To train deep neural networks, regularization is crucial to prevent the models from overfitting and to improve generalization performance. As a regularization method, dropout was proposed to prevent co-adaptation among the hidden nodes of deep feed-forward neural networks by dropping out randomly selected hidden nodes (Hinton et al., 2012; Srivastava et al., 2014). Co-adaptation is a process by which two or more nodes behave as if they are a single node, once the nodes have the same input and output weights. When some nodes are updated and behave together, the model loses some part of its computational power. Dropout is known to break the ties by dropping one of them randomly.

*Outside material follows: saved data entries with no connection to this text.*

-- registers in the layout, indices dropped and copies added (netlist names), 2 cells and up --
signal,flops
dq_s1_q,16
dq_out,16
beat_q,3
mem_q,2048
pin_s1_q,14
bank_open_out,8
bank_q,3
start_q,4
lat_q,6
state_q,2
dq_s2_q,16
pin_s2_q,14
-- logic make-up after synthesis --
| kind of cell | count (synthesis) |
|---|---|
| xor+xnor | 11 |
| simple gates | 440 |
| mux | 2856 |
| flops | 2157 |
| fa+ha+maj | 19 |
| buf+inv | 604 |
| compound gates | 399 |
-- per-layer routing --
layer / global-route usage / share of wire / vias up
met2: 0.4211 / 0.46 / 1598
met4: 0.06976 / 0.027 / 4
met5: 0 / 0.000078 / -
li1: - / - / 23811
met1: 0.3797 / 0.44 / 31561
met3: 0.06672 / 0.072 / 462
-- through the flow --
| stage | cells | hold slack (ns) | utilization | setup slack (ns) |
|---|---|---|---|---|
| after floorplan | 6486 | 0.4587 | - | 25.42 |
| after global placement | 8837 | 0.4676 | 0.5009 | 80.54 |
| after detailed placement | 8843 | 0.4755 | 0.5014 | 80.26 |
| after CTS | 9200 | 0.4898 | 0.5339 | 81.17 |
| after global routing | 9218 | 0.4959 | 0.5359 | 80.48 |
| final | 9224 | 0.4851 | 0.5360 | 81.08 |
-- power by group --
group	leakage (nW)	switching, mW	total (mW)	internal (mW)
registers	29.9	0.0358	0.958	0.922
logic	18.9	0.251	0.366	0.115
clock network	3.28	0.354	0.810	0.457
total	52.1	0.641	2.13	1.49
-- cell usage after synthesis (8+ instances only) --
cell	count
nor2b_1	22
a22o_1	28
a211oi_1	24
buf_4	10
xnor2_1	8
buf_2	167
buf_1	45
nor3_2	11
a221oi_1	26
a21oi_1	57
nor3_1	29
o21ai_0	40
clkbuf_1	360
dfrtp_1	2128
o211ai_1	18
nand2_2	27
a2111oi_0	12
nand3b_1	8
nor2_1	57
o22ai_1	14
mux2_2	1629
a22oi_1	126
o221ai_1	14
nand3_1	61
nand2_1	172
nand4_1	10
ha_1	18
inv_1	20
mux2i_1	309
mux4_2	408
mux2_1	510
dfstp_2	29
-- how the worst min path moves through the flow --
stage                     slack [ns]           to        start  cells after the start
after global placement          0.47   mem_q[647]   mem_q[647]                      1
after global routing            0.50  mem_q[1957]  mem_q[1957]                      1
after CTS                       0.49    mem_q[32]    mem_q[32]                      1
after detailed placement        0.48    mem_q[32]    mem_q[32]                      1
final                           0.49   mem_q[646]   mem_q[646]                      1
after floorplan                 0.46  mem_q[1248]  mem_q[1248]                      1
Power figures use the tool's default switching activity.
==> src/inc/iag_params.svh <==
// Constants for the indirect address generator: widths, reset values and cycle counts.
`ifndef IAG_PARAMS_SVH
`define IAG_PARAMS_SVH

// ==========================================================================
// Widths
`define IAG_W 16
`define IAG_SHORT_W 6
`define IAG_NUM_PTR 5

// ==========================================================================
// Reset values
`define IAG_PTR_RST 16'h0000
`define IAG_OFF_RST 16'h0000
`define IAG_MOD_RST 16'hFFFF

// ==========================================================================
// Modifier encodings
`define IAG_MOD_LINEAR 16'hFFFF
`define IAG_MOD_R0_ONLY_BIT 15

// ==========================================================================
// Extra instruction cycles per mode
`define IAG_EXTRA_NONE 2'h0
`define IAG_EXTRA_IDX_OFF 2'h1
`define IAG_EXTRA_SHORT 2'h1
`define IAG_EXTRA_LONG 2'h2

`endif

==> src/inc/iag_pkg.sv <==
// Types shared by the indirect address generator modules.
`include "iag_params.svh"

package iag_pkg;

  // ========================================================================
  // Enumerations
  typedef enum logic [2:0] {
    IAG_NO_UPD,
    IAG_POST_INC,
    IAG_POST_DEC,
    IAG_POST_UPD_OFF,
    IAG_IDX_OFF,
    IAG_IDX_SHORT,
    IAG_IDX_LONG
  } iag_mode_t;

  typedef enum logic [2:0] {
    IAG_PTR_ZERO,
    IAG_PTR_ONE,
    IAG_PTR_TWO,
    IAG_PTR_THREE,
    IAG_STACK_POINTER
  } iag_ptr_sel_t;

  typedef enum logic [2:0] {
    IAG_REG_PTR_ZERO,
    IAG_REG_PTR_ONE,
    IAG_REG_PTR_TWO,
    IAG_REG_PTR_THREE,
    IAG_REG_STACK_POINTER,
    IAG_REG_OFFSET,
    IAG_REG_MODIFIER
  } iag_reg_sel_t;

  typedef enum logic {
    IAG_SPACE_DATA,
    IAG_SPACE_PROG
  } iag_space_t;

  typedef enum logic [1:0] {
    IAG_SIZE_WORD,
    IAG_SIZE_BYTE,
    IAG_SIZE_LONG
  } iag_size_t;

  // ========================================================================
  // Carriers
  typedef struct packed {
    iag_space_t space;
    iag_mode_t mode;
    iag_ptr_sel_t ptr;
    iag_size_t size;
    logic dual_first;
    logic dual_second;
    logic shift_cnt;
    logic fetch_data;
    logic [`IAG_SHORT_W-1:0] disp_short;
    logic [`IAG_W-1:0] disp_long;
  } iag_req_t;

  typedef struct packed {
    logic [`IAG_W-1:0] ea;
    iag_space_t space;
    logic on_chip_only;
  } iag_rsp_t;

  typedef struct packed {
    logic [`IAG_NUM_PTR-1:0][`IAG_W-1:0] ptr;
    logic [`IAG_W-1:0] offset;
    logic [`IAG_W-1:0] modifier;
  } iag_regs_t;

endpackage

==> src/hw/iag_ptr_reg.sv <==
// One address pointer register with a load port and an update port.
`timescale 1ns/1ns
`include "iag_params.svh"

module iag_ptr_reg import iag_pkg::*; (
  input wire logic ref_clk_in,
  input wire logic nrst_in,
  input wire logic ld_en_in,
  input wire logic [`IAG_W-1:0] ld_data_in,
  input wire logic upd_en_in,
  input wire logic [`IAG_W-1:0] upd_data_in,
  output logic [`IAG_W-1:0] q_out
);

  // A direct load from the core wins over an address update in the same cycle.
  always_ff @(posedge ref_clk_in or negedge nrst_in) begin
    if (!nrst_in) begin
      q_out <= `IAG_PTR_RST;
    end else if (ld_en_in) begin
      q_out <= ld_data_in;
    end else if (upd_en_in) begin
      q_out <= upd_data_in;
    end
  end

endmodule

==> src/hw/iag_mod_unit.sv <==
// Linear or modulo adder for pointer plus step.
`timescale 1ns/1ns
`include "iag_params.svh"

module iag_mod_unit import iag_pkg::*; (
  input wire logic [`IAG_W-1:0] ptr_in,
  input wire logic [`IAG_W-1:0] step_in,
  input wire logic [`IAG_W-1:0] modifier_in,
  input wire logic mod_en_in,
  output logic [`IAG_W-1:0] result_out
);

  logic [`IAG_W-1:0] mask;
  logic [`IAG_W-1:0] lin;
  logic [`IAG_W:0] size;
  logic [`IAG_W:0] sum;
  logic [`IAG_W:0] wrapped;

  // The buffer base is aligned to the smallest power of two not below the modulus.
  // A step larger in magnitude than the modulus gives no defined result.
  always_comb begin
    mask = modifier_in;
    for (int i = 1; i < `IAG_W; i = i * 2) begin
      mask = mask | (mask >> i);
    end
    lin = ptr_in + step_in;
    size = {1'b0, modifier_in} + 17'h00001;
    sum = {1'b0, ptr_in & mask} + {step_in[`IAG_W-1], step_in};
    wrapped = sum;
    if (step_in[`IAG_W-1] && sum[`IAG_W]) begin
      wrapped = sum + size;
    end else if (!step_in[`IAG_W-1] && (sum > {1'b0, modifier_in})) begin
      wrapped = sum - size;
    end
    if (mod_en_in) begin
      result_out = (ptr_in & ~mask) | (wrapped[`IAG_W-1:0] & mask);
    end else begin
      result_out = lin;
    end
  end

endmodule

==> src/hw/iag_indirect_address_generator.sv <==
// Effective-address generator for address-register-indirect operand modes.
`timescale 1ns/1ns
`include "iag_params.svh"

module iag_indirect_address_generator import iag_pkg::*; (
  input wire logic ref_clk_in,
  input wire logic nrst_in,
  input wire iag_req_t req_in,
  input wire logic req_valid_in,
  output logic req_ready_out,
  input wire logic wr_en_in,
  input wire iag_reg_sel_t wr_sel_in,
  input wire logic [`IAG_W-1:0] wr_data_in,
  output iag_rsp_t rsp_out,
  output logic rsp_valid_out,
  output logic rej_out,
  output logic [`IAG_W-1:0] ptr_zero_out,
  output iag_regs_t regs_out
);

  // ========================================================================
  // Declarations
  typedef enum logic {
    IAG_ST_IDLE,
    IAG_ST_WAIT
  } iag_state_t;

  iag_state_t state_q;
  logic [1:0] wait_cnt_q;
  iag_rsp_t pend_q;
  logic [`IAG_W-1:0] offset_q;
  logic [`IAG_W-1:0] modifier_q;
  logic [`IAG_NUM_PTR-1:0][`IAG_W-1:0] ptr_val;
  logic [`IAG_NUM_PTR-1:0] ptr_ld;
  logic [`IAG_NUM_PTR-1:0] ptr_upd;
  logic [`IAG_W-1:0] cur_ptr;
  logic [`IAG_W-1:0] step;
  logic [`IAG_W-1:0] calc;
  logic [`IAG_W-1:0] ea;
  logic mod_en;
  logic is_general;
  logic upd_ptr;
  logic [1:0] extra;
  logic illegal;
  logic accept;
  iag_rsp_t rsp_d;

  // ========================================================================
  // Pointer registers
  // The stack pointer sits at the last index, so the general pointers are
  // exactly the low four entries.
  assign is_general = (req_in.ptr != IAG_STACK_POINTER);

  // Loads come from register-direct moves; updates come from accepted modes.
  always_comb begin
    ptr_ld = '0;
    ptr_upd = '0;
    if (wr_en_in && (wr_sel_in <= IAG_REG_STACK_POINTER)) begin
      ptr_ld[wr_sel_in[2:0]] = 1'b1;
    end
    if (accept && !illegal && upd_ptr) begin
      ptr_upd[req_in.ptr] = 1'b1;
    end
  end

  genvar gi;
  generate
    for (gi = 0; gi < `IAG_NUM_PTR; gi = gi + 1) begin : g_ptr
      iag_ptr_reg u_ptr (
        .ref_clk_in(ref_clk_in),
        .nrst_in(nrst_in),
        .ld_en_in(ptr_ld[gi]),
        .ld_data_in(wr_data_in),
        .upd_en_in(ptr_upd[gi]),
        .upd_data_in(calc),
        .q_out(ptr_val[gi])
      );
    end
  endgenerate

  // ========================================================================
  // Shared offset register
  // One offset serves every pointer; no mode ever changes it.
  always_ff @(posedge ref_clk_in or negedge nrst_in) begin
    if (!nrst_in) begin
      offset_q <= `IAG_OFF_RST;
    end else if (wr_en_in && (wr_sel_in == IAG_REG_OFFSET)) begin
      offset_q <= wr_data_in;
    end
  end

  // ========================================================================
  // Modifier register
  // All ones selects linear arithmetic, which is also the reset state.
  always_ff @(posedge ref_clk_in or negedge nrst_in) begin
    if (!nrst_in) begin
      modifier_q <= `IAG_MOD_RST;
    end else if (wr_en_in && (wr_sel_in == IAG_REG_MODIFIER)) begin
      modifier_q <= wr_data_in;
    end
  end

  // ========================================================================
  // Arithmetic type
  // The type is decoded from the modifier contents at calculation time, so a
  // new modifier value takes effect on the next calculation without any
  // help from the instruction word. Pointer one opts out when the top bit of
  // a non-linear modifier is set, which lets pointer zero walk a circular
  // buffer while pointer one stays linear.
  always_comb begin
    mod_en = 1'b0;
    case (req_in.ptr)
      IAG_PTR_ZERO: begin
        mod_en = (modifier_q != `IAG_MOD_LINEAR);
      end
      IAG_PTR_ONE: begin
        mod_en = (modifier_q != `IAG_MOD_LINEAR) &&
                 !modifier_q[`IAG_MOD_R0_ONLY_BIT];
      end
      default: begin
        mod_en = 1'b0;
      end
    endcase
    if (req_in.mode == IAG_IDX_SHORT) begin
      mod_en = 1'b0;
    end
  end

  // ========================================================================
  // Step selection
  // The offset and the long displacement are two's-complement values, so a
  // plain sixteen-bit add wraps them correctly in linear mode.
  always_comb begin
    step = '0;
    case (req_in.mode)
      IAG_POST_INC: begin
        step = 16'h0001;
      end
      IAG_POST_DEC: begin
        step = 16'hFFFF;
      end
      IAG_POST_UPD_OFF, IAG_IDX_OFF: begin
        step = offset_q;
      end
      IAG_IDX_SHORT: begin
        if (req_in.ptr == IAG_STACK_POINTER) begin
          step = {10'h3FF, req_in.disp_short};
        end else begin
          step = {10'h000, req_in.disp_short};
        end
      end
      IAG_IDX_LONG: begin
        step = req_in.disp_long;
      end
      default: begin
        step = '0;
      end
    endcase
  end

  assign cur_ptr = ptr_val[req_in.ptr];

  // ========================================================================
  // Adder
  iag_mod_unit u_mod (
    .ptr_in(cur_ptr),
    .step_in(step),
    .modifier_in(modifier_q),
    .mod_en_in(mod_en),
    .result_out(calc)
  );

  // ========================================================================
  // Address, write-back and cycle cost per mode
  // Post modes use the old pointer and write the sum back; indexed modes use
  // the sum as the address and leave every register untouched.
  always_comb begin
    ea = cur_ptr;
    upd_ptr = 1'b0;
    extra = `IAG_EXTRA_NONE;
    case (req_in.mode)
      IAG_NO_UPD: begin
        ea = cur_ptr;
      end
      IAG_POST_INC, IAG_POST_DEC, IAG_POST_UPD_OFF: begin
        ea = cur_ptr;
        upd_ptr = 1'b1;
      end
      IAG_IDX_OFF: begin
        ea = calc;
        extra = `IAG_EXTRA_IDX_OFF;
      end
      IAG_IDX_SHORT: begin
        ea = calc;
        extra = `IAG_EXTRA_SHORT;
      end
      IAG_IDX_LONG: begin
        ea = calc;
        extra = `IAG_EXTRA_LONG;
      end
      default: begin
        ea = cur_ptr;
      end
    endcase
  end

  // ========================================================================
  // Legality checks
  // A rejected request changes no register and produces no address.
  always_comb begin
    illegal = 1'b0;
    if (req_in.ptr > IAG_STACK_POINTER) begin
      illegal = 1'b1;
    end
    if (req_in.mode > IAG_IDX_LONG) begin
      illegal = 1'b1;
    end
    if (req_in.space == IAG_SPACE_PROG) begin
      if (!((req_in.mode == IAG_POST_INC) || (req_in.mode == IAG_POST_UPD_OFF))) begin
        illegal = 1'b1;
      end
      if (!is_general || req_in.fetch_data) begin
        illegal = 1'b1;
      end
    end else if ((req_in.mode == IAG_POST_UPD_OFF) && (req_in.size != IAG_SIZE_WORD)) begin
      illegal = 1'b1;
    end
    if ((req_in.mode == IAG_IDX_SHORT) &&
        !((req_in.ptr == IAG_PTR_TWO) || (req_in.ptr == IAG_STACK_POINTER))) begin
      illegal = 1'b1;
    end
    if ((req_in.dual_first || req_in.dual_second) && (req_in.ptr == IAG_PTR_TWO)) begin
      illegal = 1'b1;
    end
    if (req_in.dual_second && (req_in.ptr != IAG_PTR_THREE)) begin
      illegal = 1'b1;
    end
    if (req_in.shift_cnt && (req_in.ptr != IAG_PTR_ZERO)) begin
      illegal = 1'b1;
    end
  end

  // ========================================================================
  // Handshake and answer
  // The second read of a dual read is marked on-chip only, so the memory
  // interface never routes it to the external bus.
  assign req_ready_out = (state_q == IAG_ST_IDLE);
  assign accept = req_valid_in && req_ready_out;

  always_comb begin
    rsp_d.ea = ea;
    rsp_d.space = req_in.space;
    rsp_d.on_chip_only = req_in.dual_second;
  end

  // ========================================================================
  // Sequencer
  // Indexed modes hold the address back for their extra cycles; the unit
  // stays busy meanwhile, which stalls the decoder through req_ready_out.
  always_ff @(posedge ref_clk_in or negedge nrst_in) begin
    if (!nrst_in) begin
      state_q <= IAG_ST_IDLE;
      wait_cnt_q <= 2'h0;
      pend_q <= '0;
    end else begin
      case (state_q)
        IAG_ST_IDLE: begin
          if (accept && !illegal && (extra != `IAG_EXTRA_NONE)) begin
            state_q <= IAG_ST_WAIT;
            wait_cnt_q <= extra;
            pend_q <= rsp_d;
          end
        end
        IAG_ST_WAIT: begin
          if (wait_cnt_q == 2'h1) begin
            state_q <= IAG_ST_IDLE;
          end
          wait_cnt_q <= wait_cnt_q - 2'h1;
        end
        default: begin
          state_q <= IAG_ST_IDLE;
        end
      endcase
    end
  end

  // Answer flops: one cycle after acceptance, or after the extra cycles.
  always_ff @(posedge ref_clk_in or negedge nrst_in) begin
    if (!nrst_in) begin
      rsp_out <= '0;
      rsp_valid_out <= 1'b0;
      rej_out <= 1'b0;
    end else begin
      rsp_valid_out <= 1'b0;
      rej_out <= accept && illegal;
      if (accept && !illegal && (extra == `IAG_EXTRA_NONE)) begin
        rsp_out <= rsp_d;
        rsp_valid_out <= 1'b1;
      end else if ((state_q == IAG_ST_WAIT) && (wait_cnt_q == 2'h1)) begin
        rsp_out <= pend_q;
        rsp_valid_out <= 1'b1;
      end
    end
  end

  // ========================================================================
  // Register view
  // Pointer zero is brought out on its own for the shift count instruction
  // and as a conditional transfer source.
  assign ptr_zero_out = ptr_val[IAG_PTR_ZERO];

  always_comb begin
    regs_out.ptr = ptr_val;
    regs_out.offset = offset_q;
    regs_out.modifier = modifier_q;
  end

endmodule

==> config.mk <==
export PLATFORM = sky130hd
export DESIGN_NAME = iag_indirect_address_generator
export DESIGN_NICKNAME = d
export VERILOG_FILES = /design/src/inc/iag_pkg.sv /design/src/hw/iag_ptr_reg.sv /design/src/hw/iag_mod_unit.sv /design/src/hw/iag_indirect_address_generator.sv
export VERILOG_INCLUDE_DIRS = /design/src /design/src/inc
export SDC_FILE = /design/constraint.sdc
export NUM_CORES = 1
export LEC_CHECK = 0
export ABC_AREA = 1
export BUFFER_PORTS_ARGS = -buffer_cell sky130_fd_sc_hd__buf_2
export CORE_UTILIZATION = 47
export DETAILED_ROUTE_END_ITERATION = 16
export PLACE_DENSITY = 0.67
export SYNTH_ARGS = -nofsm -noshare
export SYNTH_HDL_FRONTEND = slang
export SYNTH_HIERARCHICAL = 1
export SYNTH_SLANG_ARGS = --single-unit
==> constraint.sdc <==
create_clock -name ref_clk_in -period 5.32 [get_ports ref_clk_in]
set_clock_uncertainty 0.15 [all_clocks]
set_input_delay 0 -clock ref_clk_in [delete_from_list [all_inputs] [get_ports ref_clk_in]]
set_output_delay 0 -clock ref_clk_in [all_outputs]
set_load 0.01 [all_outputs]
==> impl_metrics.tcl, run 1 <==
set metrics [dict create \
    outcome "completed" \
    post-route-period-util 0.967 \
    cts_num_sinks 153 \
    synthToLayoutAreaGrowth_pct 29.0 \
    drv_slew 0 \
    htree_levels 4 \
    utilization 0.619 \
    placement_rows 61 \
    cts_buffers 17 \
    cp_common_cell "nand2_4" \
    grt_pass1_wl_um 81800 \
    insertion_delay_ns 0.44 \
    timing.final.crit_period_ns 5.15 \
    fin_nets 2551 \
    syn_nets 2183 \
    hold-worst-slack_ns 0.0317 \
    synth-edff-count 0 \
    drt-initial-drc-count 1423 \
    leakage_nw 9.63 \
    synth_seq_cells 153 \
    drv_cap 0 \
    fmax_mhz 194 \
    pre_cts_ws_ns -0.151 \
    diodes 0 \
    stdcell_area_um2 17200 \
    first_pass_iters 6 \
    syn_avg_cell_area_um2 6.56 \
    ys_seq_area_frac 0.288 \
    drcViolationCount 0 \
    ioPinCount 207 \
    core_area_um2 27900 \
    cp.required_ns 5.54 \
    avgRoutedWirePerCell_um 19.4 \
    fillCellCount 2678 \
    synthesis.area_um2 13400 \
    powerDensity_nw_per_um2 420 \
    peakVddDrop_uv 218 \
    port_buffers 206 \
    finalWirelength_um 54300 \
    crit_fanout 6 \
    synth.distinct_cells 50 \
    finalPower_w 0.00725 \
    clk_pin_slew_worst_paths_ns 0.07 \
    cpMaxStageDelayCell "dfstp_2" \
    ctsRootBufferMaster "clkbuf_16" \
    synthesis.yosys.warnings 6 \
    viasPerCell 5.52 \
    synth_cells 2039 \
    hold_class "in2reg" \
    initial_core_util 0.480 \
    cts_buffer_depth 2 \
    grt_use_total 0.374 \
    synthArstFlopShare 1.00 \
    start_kind "register" \
    drive_gt1_frac 0.252 \
    max_stage_delay_ns 0.38 \
    grt_pass1_vias 14337 \
    die_h_um 171 \
    grt_max_degree 97 \
    via_count 15434 \
    ant_nets 0 \
    critPathKind "reg2reg" \
    hold_violations 0 \
    antenna_found_initial 0 \
    grt_overflow_total 0 \
    synth_flop_cell "dfrtp_1" \
    setup_viol 0 \
    place.gp.congestion 1.02 \
    die_w_um 171 \
    cp-end-kind "register" \
    fin_ws_ns 0.173 \
    place_area_um2 15900 \
    dp_hpwl_um 43100 \
    cts_tree "yes" \
    worstPathArrival_ns 5.37 \
    relSlewSlack 0.307 \
    worstMarginPinSlew_ns 1.04 \
    die_area_um2 29100 \
]
==> registers in the layout, summed over array words and instances, names as in the netlist <==
| register | count |
|---|---|
| g_ptr.u_ptr/q_out | 80 |
| modifier_q | 16 |
| offset_q | 16 |
| pend_q | 18 |
| rej_out | 1 |
| rsp_out | 18 |
| rsp_valid_out | 1 |
| state_q | 1 |
| wait_cnt_q | 2 |
==> routing by layer <==
metal	up-vias	track usage	wire length, um
met2	776	0.610	25400
met1	7234	0.495	22400
met3	121	0.0518	4340
met4	0	0.156	2170
li1	7303	-	-
met5	-	0	0
==> final timing paths <==
kind	start	endpoint	slack [ns]	cells past startpoint
setup / recovery	modifier_q[14]$_DFFE_PN1P_	g_ptr[4].u_ptr/q_out[7]$_DFFE_PN0P_	0.17	36
hold / removal	req_in[33]	wait_cnt_q[0]$_DFFE_PN0P_	0.03	7
setup reg to reg	modifier_q[14]$_DFFE_PN1P_	g_ptr[4].u_ptr/q_out[7]$_DFFE_PN0P_	0.17	36
hold reg to reg	pend_q[14]$_DFFE_PN0P_	pend_q[14]$_DFFE_PN0P_	0.34	2
max in group asynchronous	nrst_in	pend_q[14]$_DFFE_PN0P_	3.61	3
min in group asynchronous	nrst_in	g_ptr[2].u_ptr/q_out[10]$_DFFE_PN0P_	0.05	2
==> worst max-delay path: cells and delay by family, from the launching register on <==
family | cells | cell delay (ns)
compound gates | 3 | 0.51
flops | 1 | 0.38
buf+inv | 8 | 1.04
simple gates | 22 | 2.17
fa+ha+maj | 2 | 0.57
xor+xnor | 1 | 0.25
==> through the flow <==
stage	setup TNS, ns	cells
6_report	0	2797
5_1_grt	-1.94	2797
4_1_cts	0	2787
3_5_place_dp	-1.35	2734
3_3_place_gp	-0.0825	2734
2_1_floorplan	0	2039
==> repair_timing <==
item,CTS,global route
setup buffers,0,8
pin swaps,0,25
gates cloned,0,2
hold buffers,22,0
setup endpoints to repair,26,96
endpoints found under the hold margin,207,0
resized for setup,4,105
==> cell families (layout without fill, tap and decap cells) <==
group	Yosys count	after routing	synth area share
AOI/OAI and AO/OA	250	250	0.103
and+or+nand+nor	1170	1170	0.386
buffers and inverters	348	728	0.119
DFF	153	153	0.288
adders and majority gates	86	86	0.0827
xor gates and xnor gates	32	32	0.0210
==> cell type report <==
type	instances	area [um2]	area share
Clock buffer	21	460	0.0267
Clock inverter	10	191	0.0111
Inverter	249	937	0.0543
Multi-Input combinational cell	1538	8310	0.482
Sequential cell	153	3850	0.223
Tap cell	378	473	0.0274
Timing Repair Buffer	448	3030	0.176
==> Yosys cell counts, types with 7 or more instances <==
library cell,number,area share
a21o_1,9,0.0051
o21bai_1,8,0.0045
or2_2,8,0.0037
dfstp_2,16,0.031
buf_4,24,0.013
nor2_1,103,0.029
o21ai_0,95,0.036
xor2_1,28,0.018
a21oi_1,96,0.036
buf_2,10,0.0037
clkbuf_1,38,0.011
ha_1,82,0.077
a31oi_1,7,0.0033
dfrtp_1,137,0.26
nand3_2,12,0.0090
buf_6,22,0.019
inv_2,11,0.0031
nand4_1,32,0.015
nand3_1,265,0.099
inv_1,235,0.066
nand2_1,704,0.20
o21ai_2,7,0.0046
nor3_1,13,0.0049
o21ai_1,10,0.0037
==> placed cells by master (no fill, tap or decap), types with 6 or more instances in the layout <==
cell	instances
nand2_4	11
nor2_4	6
buf_4	210
nor2_8	6
a31oi_1	6
dfrtp_1	137
nand3b_1	6
nor2_2	7
ha_1	76
nand3_1	258
o21ai_0	83
nor3_1	8
nand2_1	679
o21ai_2	9
nand3_2	19
xor2_1	26
nand2_2	19
a21oi_2	12
a21o_1	9
o21bai_1	8
o21ai_1	20
buf_2	205
or2_2	8
inv_1	227
dlygate4sd3_1	22
a21oi_1	84
dfstp_2	16
clkbuf_16	19
nand4_1	32
inv_2	18
buf_12	6
nor2_1	98
==> power by group <==
group	total, W	leakage [nW]	switching (W)	internal (W)
sequential	0.00170	1.91	0.000236	0.00147
combinational	0.00418	7.42	0.00251	0.00167
clock	0.00137	0.310	0.000511	0.000858
(Power assumes the default switching activity.)
==> run 2: changes to the inputs <==
BUFFER_PORTS_ARGS = unset   (was -buffer_cell sky130_fd_sc_hd__buf_2)
DONT_BUFFER_PORTS = 1   (was unset)
PLACE_DENSITY = 0.61   (was 0.67)
==> run 2 against run 1 <==
  * Sequential power is 6% higher
  * Worst hold slack got worse by 0.027 ns
  * Total power shrank 7.2%
  * Clock power down 6%
  * Non-clock buffer count is 221 lower
  * Combinational power decreased by 13%
  * Fmax shrank 0.22%
  * Routed wire length shrank 5.0%
  * Flip-flop and latch count is the same
  * Critical endpoint is now g_ptr[2].u_ptr/q_out[4]$_DFFE_PN0P_
  * Largest power group unchanged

Even when dropout is analyzed with probabilistic models, dropout is still assumed to avoid the co-adaptation problem (Baldi and Sadowski, 2013; Kingma et al., 2015; Gal and Ghahramani, 2016).
On the other hand, it is known that when the outputs of the nonlinear activation function are saturated, the loss function can converge onto a flat region rather than a sharp one with a higher probability (Hochreiter and Schmidhuber, 1997; Chaudhari et al., 2016). Flat regions provide better generalization for test data, because some variation in the input data cannot create a significant difference in the output of layers. However, it is usually hard to train neural networks that have input in the saturation areas of the nonlinear activation functions because there is no gradient information flowing in the areas.
In this paper, we start by questioning the conventional explanation of dropout. Does dropout really avoid co-adaptation? If not, what are alternative explanations about the effect of dropout? If there are other explanations, can we create another learning techniques based on such explanations? Basically, we interpret dropout as an efficient optimization technique rather than a regularizer. We show that dropout makes more gradient information flow even in the saturation areas and it pushes the input towards the saturation area of the activation functions by which models can become more robust after converging on a flat region.
Based on the new explanation, we propose a new technique for the activation function, gradient acceleration in activation function (GAAF) that directly adds gradients even in the saturation areas, while it does not change the output values of a given activation function. Thus, GAAF makes models to obtain a better generalization effect. In GAAF, gradients are explicitly added to the areas where dropout generates gradients. In other words, GAAF makes gradients flow through layers in a deterministic way, contrary to dropout which makes gradients stochastically. Thus, GAAF can train the model with less iterations than dropout can.
The paper is organized as follows. Background knowledge including dropout is described in Section 2. In Section 3, we provide a new explanation about how dropout works in terms of optimization. We propose a new technique, GAAF, for activation functions in Section 4. The experiment results are presented and analyzed in Section 5, followed by Section 6 where we conclude.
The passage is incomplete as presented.